Когда в конце февраля 1880 года шестисоттонное паровое китобойное судно «Надежда» отчаливало в Петерхеде, Артур был на его борту. В первый же вечер он повздорил со стюардом и, засветив ему фонарь под глазом, снискал всеобщее уважение. В четырех днях ходу от Шетландов уже слышался скрежет льда о борт «Надежды»; в сотне миль от Гренландии стали видны ледяные торосы. К этому времени относится его юношески грубоватое самоописание — быть может, чтобы подразнить матушку — в виде эдакого насмешливого верзилы, весь день проохотившегося во льдах на тюленей, перепачканного снегом и кровью, с мотком веревки через плечо и окровавленным ножом и кайлом в руках. Видно, даже дышал он с наслаждением.
«До сей поры я просто не представлял себе, что значит быть абсолютно здоровым, — писал он. — Я чувствую, что могу отправиться куда угодно и делать что угодно».
Миновав Шпицберген и уходя далее на север в неестественном освещении нескончаемого дня, суденышко рыскало в поисках китов. Сидя на веслах шлюпа, Артур слышал гудение гарпуна и свист разматывавшегося линя, грозящего в любой момент смести его за борт; он ощутил вкус опасности и наслаждался этим, как спортсмен. Путешествие даже показалось ему недостаточно долгим. В начале сентября, получив свои деньги, которыми можно было теперь осыпать матушку, он вернулся в Эдинбург окончательно возмужавшим.
В 1881 году он закончил свое медицинское образование, правда, не без трепета перед экзаменами, долгой зубрежки и еще одного сезона ассистентом у доктора Хора. Все это осложнялось его склонностью, правда, до сих пор не выходившей за рамки приличий: влюбляться в каждую встреченную девушку.

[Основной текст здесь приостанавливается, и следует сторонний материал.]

`src/rtl/lsu_axi_master.sv`:
```
// lsu_axi_master
// Bridges single load/store requests from a core onto an AXI-lite master
// port, keeping one transaction outstanding at a time.
//
// Ports:
//   clk, rst                  clock, asynchronous active-high reset
//   req_*                     core request channel (valid/ready, we, addr, wdata, wstrb)
//   resp_*                    core response channel (valid/ready, rdata, err)
//   ar*/r*                    AXI-lite read address / read data channels
//   aw*/w*/b*                 AXI-lite write address / write data / write response channels
//
// All handshake outputs are decoded from the state register and the
// aw_done/w_done flags only, so no *_ready_i/*_valid_i input reaches any
// *_valid_o output combinationally.
module lsu_axi_master #(
    parameter int ADDR_W = 32,
    parameter int DATA_W = 64,
    parameter int STRB_W = DATA_W / 8
) (
    input  logic              clk,
    input  logic              rst,
    input  logic              req_valid_i,
    output logic              req_ready_o,
    input  logic              req_we_i,
    input  logic [ADDR_W-1:0] req_addr_i,
    input  logic [DATA_W-1:0] req_wdata_i,
    input  logic [STRB_W-1:0] req_wstrb_i,
    output logic              resp_valid_o,
    input  logic              resp_ready_i,
    output logic [DATA_W-1:0] resp_rdata_o,
    output logic              resp_err_o,
    output logic [ADDR_W-1:0] araddr_o,
    output logic              arvalid_o,
    input  logic              arready_i,
    input  logic [DATA_W-1:0] rdata_i,
    input  logic [1:0]        rresp_i,
    input  logic              rvalid_i,
    output logic              rready_o,
    output logic [ADDR_W-1:0] awaddr_o,
    output logic              awvalid_o,
    input  logic              awready_i,
    output logic [DATA_W-1:0] wdata_o,
    output logic [STRB_W-1:0] wstrb_o,
    output logic              wvalid_o,
    input  logic              wready_i,
    input  logic [1:0]        bresp_i,
    input  logic              bvalid_i,
    output logic              bready_o
);

    typedef enum logic [2:0] {
        IDLE    = 3'd0,
        RD_ADDR = 3'd1,
        RD_DATA = 3'd2,
        WR_REQ  = 3'd3,
        WR_RESP = 3'd4,
        RESP    = 3'd5
    } state_t;

    state_t            state;
    logic [ADDR_W-1:0] addr_q;
    logic [DATA_W-1:0] wdata_q;
    logic [STRB_W-1:0] wstrb_q;
    logic              aw_done;
    logic              w_done;
    logic              aw_ok;
    logic              w_ok;

    // A channel counts as complete if it finished earlier or handshakes now.
    assign aw_ok = aw_done || awready_i;
    assign w_ok  = w_done  || wready_i;

    // req_ready is gated by rst so it reads 0 while reset is held, and 1 in
    // the very first cycle after release (state is already IDLE).
    assign req_ready_o  = (state == IDLE) && !rst;
    assign arvalid_o    = (state == RD_ADDR);
    assign rready_o     = (state == RD_DATA);
    assign awvalid_o    = (state == WR_REQ) && !aw_done;
    assign wvalid_o     = (state == WR_REQ) && !w_done;
    assign bready_o     = (state == WR_RESP);
    assign resp_valid_o = (state == RESP);

    assign araddr_o = addr_q;
    assign awaddr_o = addr_q;
    assign wdata_o  = wdata_q;
    assign wstrb_o  = wstrb_q;

    // The read/write direction is carried by the state itself, so no
    // separate we register is kept.
    always_ff @(posedge clk or posedge rst) begin
        if (rst) begin
            state        <= IDLE;
            addr_q       <= '0;
            wdata_q      <= '0;
            wstrb_q      <= '0;
            aw_done      <= 1'b0;
            w_done       <= 1'b0;
            resp_rdata_o <= '0;
            resp_err_o   <= 1'b0;
        end else begin
            case (state)
                IDLE: begin
                    if (req_valid_i) begin
                        addr_q  <= req_addr_i;
                        wdata_q <= req_wdata_i;
                        wstrb_q <= req_wstrb_i;
                        aw_done <= 1'b0;
                        w_done  <= 1'b0;
                        state   <= req_we_i ? WR_REQ : RD_ADDR;
                    end
                end
                RD_ADDR: begin
                    if (arready_i) state <= RD_DATA;
                end
                RD_DATA: begin
                    if (rvalid_i) begin
                        resp_rdata_o <= rdata_i;
                        resp_err_o   <= (rresp_i != 2'b00);
                        state        <= RESP;
                    end
                end
                WR_REQ: begin
                    if (aw_ok && w_ok) begin
                        aw_done <= 1'b0;
                        w_done  <= 1'b0;
                        state   <= WR_RESP;
                    end else begin
                        aw_done <= aw_ok;
                        w_done  <= w_ok;
                    end
                end
                WR_RESP: begin
                    if (bvalid_i) begin
                        resp_rdata_o <= '0;
                        resp_err_o   <= (bresp_i != 2'b00);
                        state        <= RESP;
                    end
                end
                RESP: begin
                    if (resp_ready_i) state <= IDLE;
                end
                default: state <= IDLE;
            endcase
        end
    end

endmodule

```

Говоря точнее, он был влюблен в пятерых одновременно. У него не было дурных намерений, оправдывался он («Еще не хватало!» — возмущалась матушка); однако и жениться на всех пятерых представлялось маловероятным, что приводило его «в жалчайшее состояние и совершенно лишало духа». Среди его пассий была, например, некая мисс Джефферс. «Милашка с глазками-буравчиками, — воспевал он ее, быть может, не слишком поэтично, — которая взбаламутила мою душу до самого дна». Вообще матушка относилась к этим славословиям с невозмутимостью, как и заслуживали того восторги впечатлительного юноши, гостящего золотым летом у своих лисморских родственников. Но по поводу одной девушки матушкино шестое чувство навевало ей самые мрачные мысли.